Goal of the exercise
Show all lines of the entries in which the word "idle" is found.

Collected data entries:
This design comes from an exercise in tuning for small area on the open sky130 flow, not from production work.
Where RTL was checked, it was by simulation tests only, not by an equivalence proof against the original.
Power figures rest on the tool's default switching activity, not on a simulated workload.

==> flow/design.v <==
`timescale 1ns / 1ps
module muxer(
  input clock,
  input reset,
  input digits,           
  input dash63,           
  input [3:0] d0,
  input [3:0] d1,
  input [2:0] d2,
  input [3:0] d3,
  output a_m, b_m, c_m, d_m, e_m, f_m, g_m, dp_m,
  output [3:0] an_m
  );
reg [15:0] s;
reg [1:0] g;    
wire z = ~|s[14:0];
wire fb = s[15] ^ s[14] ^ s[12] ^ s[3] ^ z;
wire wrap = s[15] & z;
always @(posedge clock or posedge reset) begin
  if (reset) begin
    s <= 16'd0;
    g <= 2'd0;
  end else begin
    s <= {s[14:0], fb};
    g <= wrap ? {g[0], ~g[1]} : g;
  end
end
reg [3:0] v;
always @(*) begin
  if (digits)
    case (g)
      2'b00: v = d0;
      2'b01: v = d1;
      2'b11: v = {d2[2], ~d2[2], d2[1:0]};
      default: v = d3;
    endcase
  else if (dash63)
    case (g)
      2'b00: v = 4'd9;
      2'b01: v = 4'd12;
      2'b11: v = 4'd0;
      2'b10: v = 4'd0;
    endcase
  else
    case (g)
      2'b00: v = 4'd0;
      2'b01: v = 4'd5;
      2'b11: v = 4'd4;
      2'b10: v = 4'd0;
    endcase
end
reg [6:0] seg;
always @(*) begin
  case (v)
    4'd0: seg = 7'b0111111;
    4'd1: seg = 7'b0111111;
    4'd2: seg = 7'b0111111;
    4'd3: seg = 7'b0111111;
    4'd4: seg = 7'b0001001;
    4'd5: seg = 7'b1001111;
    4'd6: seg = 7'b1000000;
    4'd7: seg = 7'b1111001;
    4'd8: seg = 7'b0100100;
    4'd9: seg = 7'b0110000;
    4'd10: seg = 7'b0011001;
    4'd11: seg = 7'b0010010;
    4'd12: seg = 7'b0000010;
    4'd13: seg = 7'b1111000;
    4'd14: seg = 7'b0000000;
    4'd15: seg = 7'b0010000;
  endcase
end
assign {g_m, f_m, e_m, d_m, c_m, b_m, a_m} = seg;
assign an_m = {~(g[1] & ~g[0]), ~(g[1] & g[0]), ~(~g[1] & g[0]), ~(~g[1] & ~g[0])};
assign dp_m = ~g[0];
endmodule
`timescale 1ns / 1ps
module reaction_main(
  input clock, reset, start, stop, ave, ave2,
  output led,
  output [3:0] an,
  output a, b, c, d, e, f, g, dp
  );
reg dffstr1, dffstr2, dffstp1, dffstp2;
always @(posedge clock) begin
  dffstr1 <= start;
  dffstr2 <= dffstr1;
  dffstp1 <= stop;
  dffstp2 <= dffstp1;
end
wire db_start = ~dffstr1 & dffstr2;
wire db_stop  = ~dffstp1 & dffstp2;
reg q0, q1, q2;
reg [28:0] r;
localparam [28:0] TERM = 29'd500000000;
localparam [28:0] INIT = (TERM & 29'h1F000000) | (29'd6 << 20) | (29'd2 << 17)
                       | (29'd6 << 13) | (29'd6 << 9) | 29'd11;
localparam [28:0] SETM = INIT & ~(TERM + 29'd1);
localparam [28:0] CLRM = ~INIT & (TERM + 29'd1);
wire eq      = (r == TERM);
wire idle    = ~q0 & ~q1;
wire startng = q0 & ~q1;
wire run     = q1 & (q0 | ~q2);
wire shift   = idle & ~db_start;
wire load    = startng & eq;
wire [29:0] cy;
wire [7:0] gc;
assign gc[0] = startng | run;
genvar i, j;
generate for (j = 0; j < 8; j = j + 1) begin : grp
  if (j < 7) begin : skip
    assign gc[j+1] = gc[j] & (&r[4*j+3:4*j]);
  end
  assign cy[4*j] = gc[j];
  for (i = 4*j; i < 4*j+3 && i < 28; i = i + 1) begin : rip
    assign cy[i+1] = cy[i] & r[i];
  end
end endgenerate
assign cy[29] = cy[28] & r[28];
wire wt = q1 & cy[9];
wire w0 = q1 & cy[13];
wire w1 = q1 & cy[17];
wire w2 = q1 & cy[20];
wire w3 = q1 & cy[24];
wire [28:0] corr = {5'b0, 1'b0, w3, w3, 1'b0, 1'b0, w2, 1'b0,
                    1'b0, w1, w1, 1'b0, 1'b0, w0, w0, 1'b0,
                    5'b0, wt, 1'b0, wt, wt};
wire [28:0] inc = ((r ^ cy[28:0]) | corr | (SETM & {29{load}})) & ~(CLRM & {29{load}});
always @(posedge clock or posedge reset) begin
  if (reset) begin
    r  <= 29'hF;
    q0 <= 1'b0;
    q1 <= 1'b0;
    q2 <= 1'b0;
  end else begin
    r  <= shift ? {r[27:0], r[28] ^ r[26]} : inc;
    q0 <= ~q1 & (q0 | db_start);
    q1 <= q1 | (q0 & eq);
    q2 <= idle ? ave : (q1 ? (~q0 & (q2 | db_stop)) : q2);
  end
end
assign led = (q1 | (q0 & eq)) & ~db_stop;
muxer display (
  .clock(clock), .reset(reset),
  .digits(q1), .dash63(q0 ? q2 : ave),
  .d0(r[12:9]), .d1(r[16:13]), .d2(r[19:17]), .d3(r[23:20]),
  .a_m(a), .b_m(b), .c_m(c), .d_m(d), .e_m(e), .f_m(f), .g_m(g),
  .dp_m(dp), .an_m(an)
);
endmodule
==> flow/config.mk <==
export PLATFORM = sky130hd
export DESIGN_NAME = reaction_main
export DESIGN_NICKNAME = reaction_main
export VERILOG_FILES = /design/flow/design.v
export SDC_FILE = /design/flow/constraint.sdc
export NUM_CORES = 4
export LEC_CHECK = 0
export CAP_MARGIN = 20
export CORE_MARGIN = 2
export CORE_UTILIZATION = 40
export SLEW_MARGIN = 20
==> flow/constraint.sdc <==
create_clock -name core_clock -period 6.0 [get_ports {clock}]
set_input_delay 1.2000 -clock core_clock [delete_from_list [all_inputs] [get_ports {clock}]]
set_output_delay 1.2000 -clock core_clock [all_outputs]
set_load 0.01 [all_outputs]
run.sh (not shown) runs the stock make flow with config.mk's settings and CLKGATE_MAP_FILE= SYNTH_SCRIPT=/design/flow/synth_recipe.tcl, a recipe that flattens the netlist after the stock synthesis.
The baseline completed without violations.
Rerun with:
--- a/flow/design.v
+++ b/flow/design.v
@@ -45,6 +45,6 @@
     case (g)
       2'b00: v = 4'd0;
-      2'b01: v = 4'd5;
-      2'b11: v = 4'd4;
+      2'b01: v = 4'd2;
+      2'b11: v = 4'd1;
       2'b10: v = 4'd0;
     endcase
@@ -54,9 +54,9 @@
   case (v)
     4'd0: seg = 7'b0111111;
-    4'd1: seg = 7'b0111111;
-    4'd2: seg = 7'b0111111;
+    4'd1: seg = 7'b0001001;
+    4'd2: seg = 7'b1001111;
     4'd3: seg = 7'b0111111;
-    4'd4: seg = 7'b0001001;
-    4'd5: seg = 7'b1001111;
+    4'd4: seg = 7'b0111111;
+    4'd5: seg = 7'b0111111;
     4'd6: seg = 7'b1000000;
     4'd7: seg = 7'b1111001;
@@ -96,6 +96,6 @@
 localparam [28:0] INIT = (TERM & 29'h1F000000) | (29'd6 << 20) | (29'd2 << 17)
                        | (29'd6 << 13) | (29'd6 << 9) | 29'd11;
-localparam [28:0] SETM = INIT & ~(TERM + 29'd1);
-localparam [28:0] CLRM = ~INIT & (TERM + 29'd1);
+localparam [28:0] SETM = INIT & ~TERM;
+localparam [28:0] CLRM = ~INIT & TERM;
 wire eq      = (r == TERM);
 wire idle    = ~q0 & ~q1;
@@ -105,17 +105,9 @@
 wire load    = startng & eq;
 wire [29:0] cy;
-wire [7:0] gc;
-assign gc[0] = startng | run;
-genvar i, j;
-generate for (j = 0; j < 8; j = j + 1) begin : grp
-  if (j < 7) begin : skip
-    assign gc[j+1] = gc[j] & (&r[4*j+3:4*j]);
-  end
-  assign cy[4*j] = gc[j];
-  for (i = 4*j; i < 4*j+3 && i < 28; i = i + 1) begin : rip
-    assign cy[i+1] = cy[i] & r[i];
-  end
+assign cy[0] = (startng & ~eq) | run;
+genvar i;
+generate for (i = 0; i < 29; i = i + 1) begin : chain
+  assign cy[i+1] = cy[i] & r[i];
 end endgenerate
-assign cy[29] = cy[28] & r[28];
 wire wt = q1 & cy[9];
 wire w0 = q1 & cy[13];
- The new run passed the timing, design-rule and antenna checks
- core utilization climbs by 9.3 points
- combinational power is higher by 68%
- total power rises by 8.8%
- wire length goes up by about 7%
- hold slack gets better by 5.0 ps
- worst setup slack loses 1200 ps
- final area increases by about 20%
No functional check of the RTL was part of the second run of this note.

Completed task
wire idle    = ~q0 & ~q1;
wire shift   = idle & ~db_start;
    q2 <= idle ? ave : (q1 ? (~q0 & (q2 | db_stop)) : q2);
 wire idle    = ~q0 & ~q1;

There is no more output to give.